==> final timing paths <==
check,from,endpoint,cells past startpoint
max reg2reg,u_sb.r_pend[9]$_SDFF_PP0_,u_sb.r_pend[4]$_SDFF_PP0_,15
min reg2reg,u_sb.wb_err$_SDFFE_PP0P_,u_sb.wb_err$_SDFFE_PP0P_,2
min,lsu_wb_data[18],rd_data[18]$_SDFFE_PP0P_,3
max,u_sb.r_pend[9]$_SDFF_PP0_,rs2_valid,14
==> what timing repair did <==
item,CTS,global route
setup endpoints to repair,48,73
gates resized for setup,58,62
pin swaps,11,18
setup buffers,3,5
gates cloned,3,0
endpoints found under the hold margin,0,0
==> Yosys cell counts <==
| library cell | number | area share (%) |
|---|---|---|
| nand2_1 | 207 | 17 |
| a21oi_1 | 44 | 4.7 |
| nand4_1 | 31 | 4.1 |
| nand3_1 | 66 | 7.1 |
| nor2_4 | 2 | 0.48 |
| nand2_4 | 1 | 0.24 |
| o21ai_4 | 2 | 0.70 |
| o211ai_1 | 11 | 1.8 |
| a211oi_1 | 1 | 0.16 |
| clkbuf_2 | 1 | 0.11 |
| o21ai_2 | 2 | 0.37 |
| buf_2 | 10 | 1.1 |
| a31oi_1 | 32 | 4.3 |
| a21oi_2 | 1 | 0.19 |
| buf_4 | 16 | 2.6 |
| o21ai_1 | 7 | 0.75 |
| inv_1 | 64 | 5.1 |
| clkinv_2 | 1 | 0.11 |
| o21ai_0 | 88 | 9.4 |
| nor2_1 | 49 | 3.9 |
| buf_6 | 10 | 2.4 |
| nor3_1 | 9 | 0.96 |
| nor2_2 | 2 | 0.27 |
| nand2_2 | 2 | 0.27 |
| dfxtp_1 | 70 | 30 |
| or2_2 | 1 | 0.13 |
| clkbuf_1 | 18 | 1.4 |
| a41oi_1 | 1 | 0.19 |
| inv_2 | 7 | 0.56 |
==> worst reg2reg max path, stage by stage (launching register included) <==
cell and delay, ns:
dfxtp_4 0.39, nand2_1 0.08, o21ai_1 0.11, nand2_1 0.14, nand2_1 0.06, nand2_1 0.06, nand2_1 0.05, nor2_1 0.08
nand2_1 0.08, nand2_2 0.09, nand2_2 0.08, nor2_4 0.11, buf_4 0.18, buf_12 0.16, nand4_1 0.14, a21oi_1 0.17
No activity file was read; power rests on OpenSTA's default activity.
File: config.mk
export PLATFORM = sky130hd
export DESIGN_NAME = tdm_demux_16ch
export DESIGN_NICKNAME = d
export VERILOG_FILES = /design/src/rtl/tdm_demux_16ch.sv
export SDC_FILE = /design/constraint.sdc
export NUM_CORES = 1
export LEC_CHECK = 0
export CORE_UTILIZATION = 56
export DETAILED_ROUTE_END_ITERATION = 10
export GPL_TIMING_DRIVEN = 0
export HOLD_SLACK_MARGIN = 0.15
export PLACE_DENSITY = 0.89
export SETUP_SLACK_MARGIN = 0.02
export SYNTH_ARGS = -nofsm -noshare
export SYNTH_HDL_FRONTEND = slang
export SYNTH_SLANG_ARGS = --single-unit
File: constraint.sdc
create_clock -name clk -period 4.27 [get_ports clk]
set_input_delay 1.281 -clock clk [delete_from_list [all_inputs] [get_ports clk]]
set_output_delay 1.281 -clock clk [all_outputs]
set_load 0.005 [all_outputs]
## config.mk

```make
export PLATFORM = sky130hd
export DESIGN_NAME = esm_issue_window_flat
export DESIGN_NICKNAME = d
export VERILOG_FILES = /design/src/rtl/esm_issue_window_if.sv /design/src/rtl/esm_issue_window.sv /design/src/flat_wrapper.sv
export SDC_FILE = /design/constraint.sdc
export NUM_CORES = 2
export LEC_CHECK = 0
export BUFFER_PORTS_ARGS = -buffer_cell sky130_fd_sc_hd__buf_2
export CAP_MARGIN = 40
export CORE_ASPECT_RATIO = 0.9
export CORE_MARGIN = 4
export CORE_UTILIZATION = 30
export DETAILED_ROUTE_END_ITERATION = 10
export MAX_ROUTING_LAYER = met4
export PLACE_DENSITY = 0.52
export REMOVE_ABC_BUFFERS = 1
export SLEW_MARGIN = 25
export SYNTH_ARGS = -nofsm -noshare
export SYNTH_HDL_FRONTEND = slang
export SYNTH_SLANG_ARGS = --single-unit
export TNS_END_PERCENT = 1
```

## constraint.sdc

```tcl
create_clock -name clk -period 6.4 [get_ports clk]
set_input_delay 0.96 -clock clk [delete_from_list [all_inputs] [get_ports clk]]
set_output_delay 0.96 -clock clk [all_outputs]
set_load 0.05 [all_outputs]
```

## src/rtl/esm_issue_window_if.sv

```systemverilog
`default_nettype none
// ---------------------------------------------------------------------------
// esm_issue_window_if : allocate / issue / complete / flush bundle  | rev 1.0
// ---------------------------------------------------------------------------
interface esm_issue_window_if #(
    parameter int IW = 32,
    parameter int BS = 16
);
    localparam int XW = $clog2(BS);

    logic          in_valid;
    logic          in_ready;
    logic [IW-1:0] instr_in;
    logic          alu_src;
    logic          reg_write;
    logic [XW-1:0] alloc_index;
    logic          issue_valid;
    logic          issue_ready;
    logic [XW-1:0] issue_index;
    logic [IW-1:0] issue_instr;
    logic          complete_valid;
    logic [XW-1:0] complete_index;
    logic          flush;
    logic [XW:0]   occupancy;

    modport master (
        output in_valid, instr_in, alu_src, reg_write, issue_ready,
               complete_valid, complete_index, flush,
        input  in_ready, alloc_index, issue_valid, issue_index, issue_instr, occupancy
    );

    modport slave (
        input  in_valid, instr_in, alu_src, reg_write, issue_ready,
               complete_valid, complete_index, flush,
        output in_ready, alloc_index, issue_valid, issue_index, issue_instr, occupancy
    );
endinterface
`default_nettype wire

```

## src/rtl/esm_issue_window.sv

```systemverilog
`default_nettype none
// ---------------------------------------------------------------------------
// esm_issue_window : BS-entry window with RAW tracking and in-order-free issue | rev 1.0
// ---------------------------------------------------------------------------
module esm_issue_window #(
    parameter int IW     = 32,
    parameter int REGNUM = 32,
    parameter int BS     = 16
) (
    input  wire logic            clk,
    input  wire logic            rst,
    esm_issue_window_if.slave    bus
);
    localparam int RW = $clog2(REGNUM);
    localparam int XW = $clog2(BS);

    logic [BS-1:0] r_valid;
    logic [BS-1:0] r_issued;
    logic [BS-1:0] r_writes;
    logic [IW-1:0] r_instr [BS];
    logic [RW-1:0] r_rd    [BS];
    logic [BS-1:0] r_dep   [BS];
    logic          r_lock;
    logic [XW-1:0] r_sel;
    logic [XW:0]   r_occ;

    logic          w_any_free;
    logic [XW-1:0] w_alloc_idx;
    logic [BS-1:0] w_ready;
    logic          w_any_ready;
    logic [XW-1:0] w_ready_idx;
    logic          w_issue_valid;
    logic [XW-1:0] w_issue_idx;
    logic          w_alloc_fire;
    logic          w_issue_fire;
    logic          w_cmp_fire;
    logic [BS-1:0] w_cmp_mask;
    logic [BS-1:0] w_new_dep;
    logic [RW-1:0] w_rs1;
    logic [RW-1:0] w_rs2;
    logic [RW-1:0] w_rd;

    assign w_rs1 = bus.instr_in[15 +: RW];
    assign w_rs2 = bus.instr_in[20 +: RW];
    assign w_rd  = bus.instr_in[7  +: RW];

    always_comb begin
        w_any_free  = 1'b0;
        w_alloc_idx = '0;
        w_any_ready = 1'b0;
        w_ready_idx = '0;
        w_ready     = '0;
        for (int i = BS - 1; i >= 0; i--) begin
            w_ready[i] = r_valid[i] & ~r_issued[i] & (r_dep[i] == '0);
            if (!r_valid[i]) begin
                w_any_free  = 1'b1;
                w_alloc_idx = XW'(i);
            end
            if (w_ready[i]) begin
                w_any_ready = 1'b1;
                w_ready_idx = XW'(i);
            end
        end
    end

    // A locked offer is held regardless of newly ready lower slots.
    assign w_issue_valid = r_lock | w_any_ready;
    assign w_issue_idx   = r_lock ? r_sel : w_ready_idx;
    assign w_issue_fire  = w_issue_valid & bus.issue_ready;
    assign w_alloc_fire  = bus.in_valid & w_any_free;
    assign w_cmp_fire    = bus.complete_valid & r_valid[bus.complete_index]
                         & r_issued[bus.complete_index];
    assign w_cmp_mask    = w_cmp_fire ? (BS'(1) << bus.complete_index) : '0;

    // r_writes already excludes rd==0, so x0 can never match as a producer.
    always_comb begin
        w_new_dep = '0;
        for (int j = 0; j < BS; j++) begin
            w_new_dep[j] = r_valid[j] & r_writes[j] & ~w_cmp_mask[j]
                         & ((r_rd[j] == w_rs1) | (~bus.alu_src & (r_rd[j] == w_rs2)));
        end
    end

    always_ff @(posedge clk or negedge rst) begin
        if (!rst) begin
            r_valid  <= '0;
            r_issued <= '0;
            r_writes <= '0;
            r_lock   <= 1'b0;
            r_sel    <= '0;
            r_occ    <= '0;
            for (int i = 0; i < BS; i++) begin
                r_instr[i] <= '0;
                r_rd[i]    <= '0;
                r_dep[i]   <= '0;
            end
        end else if (bus.flush) begin
            r_valid  <= '0;
            r_issued <= '0;
            r_lock   <= 1'b0;
            r_occ    <= '0;
            for (int i = 0; i < BS; i++) begin
                r_dep[i] <= '0;
            end
        end else begin
            if (w_issue_fire) begin
                r_issued[w_issue_idx] <= 1'b1;
                r_lock                <= 1'b0;
            end else if (w_issue_valid) begin
                r_lock <= 1'b1;
                r_sel  <= w_issue_idx;
            end
            if (w_cmp_fire) begin
                r_valid[bus.complete_index]  <= 1'b0;
                r_issued[bus.complete_index] <= 1'b0;
            end
            for (int i = 0; i < BS; i++) begin
                r_dep[i] <= r_dep[i] & ~w_cmp_mask;
            end
            if (w_alloc_fire) begin
                r_valid[w_alloc_idx]  <= 1'b1;
                r_issued[w_alloc_idx] <= 1'b0;
                r_instr[w_alloc_idx]  <= bus.instr_in;
                r_writes[w_alloc_idx] <= bus.reg_write & (w_rd != '0);
                r_rd[w_alloc_idx]     <= w_rd;
                r_dep[w_alloc_idx]    <= w_new_dep;
            end
            r_occ <= r_occ + (XW+1)'(w_alloc_fire) - (XW+1)'(w_cmp_fire);
        end
    end

    assign bus.in_ready    = w_any_free;
    assign bus.alloc_index = w_alloc_idx;
    assign bus.issue_valid = w_issue_valid;
    assign bus.issue_index = w_issue_valid ? w_issue_idx : '0;
    assign bus.issue_instr = w_issue_valid ? r_instr[w_issue_idx] : '0;
    assign bus.occupancy   = r_occ;
endmodule
`default_nettype wire

```

## src/flat_wrapper.sv

```systemverilog
// flat-port wrapper written by rule: the top's interface ports become plain ports
module esm_issue_window_flat 
#(
    parameter int IW     = 32,
    parameter int REGNUM = 32,
    parameter int BS     = 16
)
  (clk, rst, bus_in_valid, bus_instr_in, bus_alu_src, bus_reg_write, bus_issue_ready, bus_complete_valid, bus_complete_index, bus_flush, bus_in_ready, bus_alloc_index, bus_issue_valid, bus_issue_index, bus_issue_instr, bus_occupancy);
  esm_issue_window_if #(.IW(IW), .BS(BS)) bus_i ();
  input  wire logic clk;
  input  wire logic rst;
  input wire logic [$bits(bus_i.in_valid)-1:0] bus_in_valid;
  input wire logic [$bits(bus_i.instr_in)-1:0] bus_instr_in;
  input wire logic [$bits(bus_i.alu_src)-1:0] bus_alu_src;
  input wire logic [$bits(bus_i.reg_write)-1:0] bus_reg_write;
  input wire logic [$bits(bus_i.issue_ready)-1:0] bus_issue_ready;
  input wire logic [$bits(bus_i.complete_valid)-1:0] bus_complete_valid;
  input wire logic [$bits(bus_i.complete_index)-1:0] bus_complete_index;
  input wire logic [$bits(bus_i.flush)-1:0] bus_flush;
  output wire logic [$bits(bus_i.in_ready)-1:0] bus_in_ready;
  output wire logic [$bits(bus_i.alloc_index)-1:0] bus_alloc_index;
  output wire logic [$bits(bus_i.issue_valid)-1:0] bus_issue_valid;
  output wire logic [$bits(bus_i.issue_index)-1:0] bus_issue_index;
  output wire logic [$bits(bus_i.issue_instr)-1:0] bus_issue_instr;
  output wire logic [$bits(bus_i.occupancy)-1:0] bus_occupancy;
  assign bus_i.in_valid = bus_in_valid;
  assign bus_i.instr_in = bus_instr_in;
  assign bus_i.alu_src = bus_alu_src;
  assign bus_i.reg_write = bus_reg_write;
  assign bus_i.issue_ready = bus_issue_ready;
  assign bus_i.complete_valid = bus_complete_valid;
  assign bus_i.complete_index = bus_complete_index;
  assign bus_i.flush = bus_flush;
  assign bus_in_ready = bus_i.in_ready;
  assign bus_alloc_index = bus_i.alloc_index;
  assign bus_issue_valid = bus_i.issue_valid;
  assign bus_issue_index = bus_i.issue_index;
  assign bus_issue_instr = bus_i.issue_instr;
  assign bus_occupancy = bus_i.occupancy;
  esm_issue_window #(.IW(IW), .REGNUM(REGNUM), .BS(BS)) u_core (.clk(clk), .rst(rst), .bus(bus_i));
endmodule
```

Yosys cells after proc, flatten, opt, wreduce, memory -nomap -nowiden
Cells that the tools add are included.

$add $sub $neg: 2. $lt $le $gt $ge: 9. Equality and inequality tests: 32. Shift-type cells: 1. Mux-type cells: 107. Bitwise logic cells: 179. Reduce and logical (&&, ||, !) cells: 24.

Operator list (count): $bwmux 512 (1); $mux 256 (2); $and 16x16->16 (19); $bwmux 256 (1); $logic_not 16->1 (16); $mux 16 (12); $eq 5x5->1 (32); $mux 4 (34); $bmux 32 s4 (1); $demux 32 s4 (1); $mux 32 (4); $and 1x1->1 (101); $bwmux 80 (1); $demux 16 s4 (1); $not 16->16 (3); $mux 1 (40); $not 1->1 (35); $or 16x16->16 (2); $demux 5 s4 (1); $or 1x1->1 (17); $bwmux 16 (1); $shl 1x4->16 const A (1); $lt 4x5->1 const B (3); $demux 1 s4 (3); 13 further kinds (22).

Register bits after elaboration: 906. Input bits: 44. Output and inout port bits: 47. Logic and storage cells: 408.

Depth between registers and ports, before layout
Word-level depth: 33. Depth in mapped cells: 15. Depth with buffers taken out: 13.

Worst setup path before layout
OpenSTA, ideal clock, no wires.

Path kind: reg-to-output. Start: reg u_core.r_dep[32] (netlist bit). End: out bus_issue_instr[2]. Data arrival time: 3556 ps. Required time: 5440 ps. Slack: 1884 ps. Cell stages (with the launch flop): 13. Path buffers: 1. Path through: dfrtp_1 -> or4_1 -> or3_1 -> or3_1 -> o2111a_1 -> nand2_1 -> a21boi_1 -> inv_1 -> nor2_1 -> clkbuf_1 -> a22oi_1 -> a21oi_1 -> nor2_1.

Word-level cells in the longest chain between the ends: 22. Elaborated cells between the ends (all ways): 37. Those cells by class: mux (33); bitwise (3); reduce/logical (1).

Ends and longest elaborated chain: start, declared (RTL line esm_issue_window.sv:22) `logic [BS-1:0] r_dep [BS];`; start signal, assigned by index (RTL line esm_issue_window.sv:118) `r_dep[i] <= r_dep[i] & ~w_cmp_mask;`; start signal, assigned by index (RTL line esm_issue_window.sv:126) `r_dep[w_alloc_idx] <= w_new_dep;`; $logic_not 16->1 (*) (RTL line esm_issue_window.sv:54) `w_ready[i] = r_valid[i] & ~r_issued[i] & (r_dep[i] == '0);`; $and 1x1->1 (*) (RTL line esm_issue_window.sv:54); $mux 4 (14 in a row) (RTL line esm_issue_window.sv:59) `if (w_ready[i]) begin`; $mux 4 (RTL line esm_issue_window.sv:68) `assign w_issue_idx = r_lock ? r_sel : w_ready_idx;`; $not 4->5 (implied by the code) (RTL line esm_issue_window.sv:136) `assign bus.issue_instr = w_issue_valid ? r_instr[w_issue_idx] : '0;`; $bmux 32 s4 (RTL line esm_issue_window.sv:136); $mux 32 (implied by the code) (2 in a row) (RTL line esm_issue_window.sv:136); $mux 32 (*) (RTL line esm_issue_window.sv:136); end, declared (RTL line flat_wrapper.sv:24) `output wire logic [$bits(bus_i.issue_instr)-1:0] bus_issue_instr;`.

Mark *: on every way between the ends. The rest lies on a longest branch, timed or not. The select of a mux whose other input is x is not followed.

Worst setup path after layout
Start: reg u_core.r_dep[32] (netlist bit). End: out bus_issue_instr[19].

The elaborated chain is that of the path after synthesis.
# # #
Task to carry out: Working from the material above, restate word for word the lines between the line with "or2_2 | 1 | 0.13 |" and the line with "nand2_1 0.08, nand2_2", both included, and only those.

Answer space:
| or2_2 | 1 | 0.13 |
| clkbuf_1 | 18 | 1.4 |
| a41oi_1 | 1 | 0.19 |
| inv_2 | 7 | 0.56 |
==> worst reg2reg max path, stage by stage (launching register included) <==
cell and delay, ns:
dfxtp_4 0.39, nand2_1 0.08, o21ai_1 0.11, nand2_1 0.14, nand2_1 0.06, nand2_1 0.06, nand2_1 0.05, nor2_1 0.08
nand2_1 0.08, nand2_2 0.09, nand2_2 0.08, nor2_4 0.11, buf_4 0.18, buf_12 0.16, nand4_1 0.14, a21oi_1 0.17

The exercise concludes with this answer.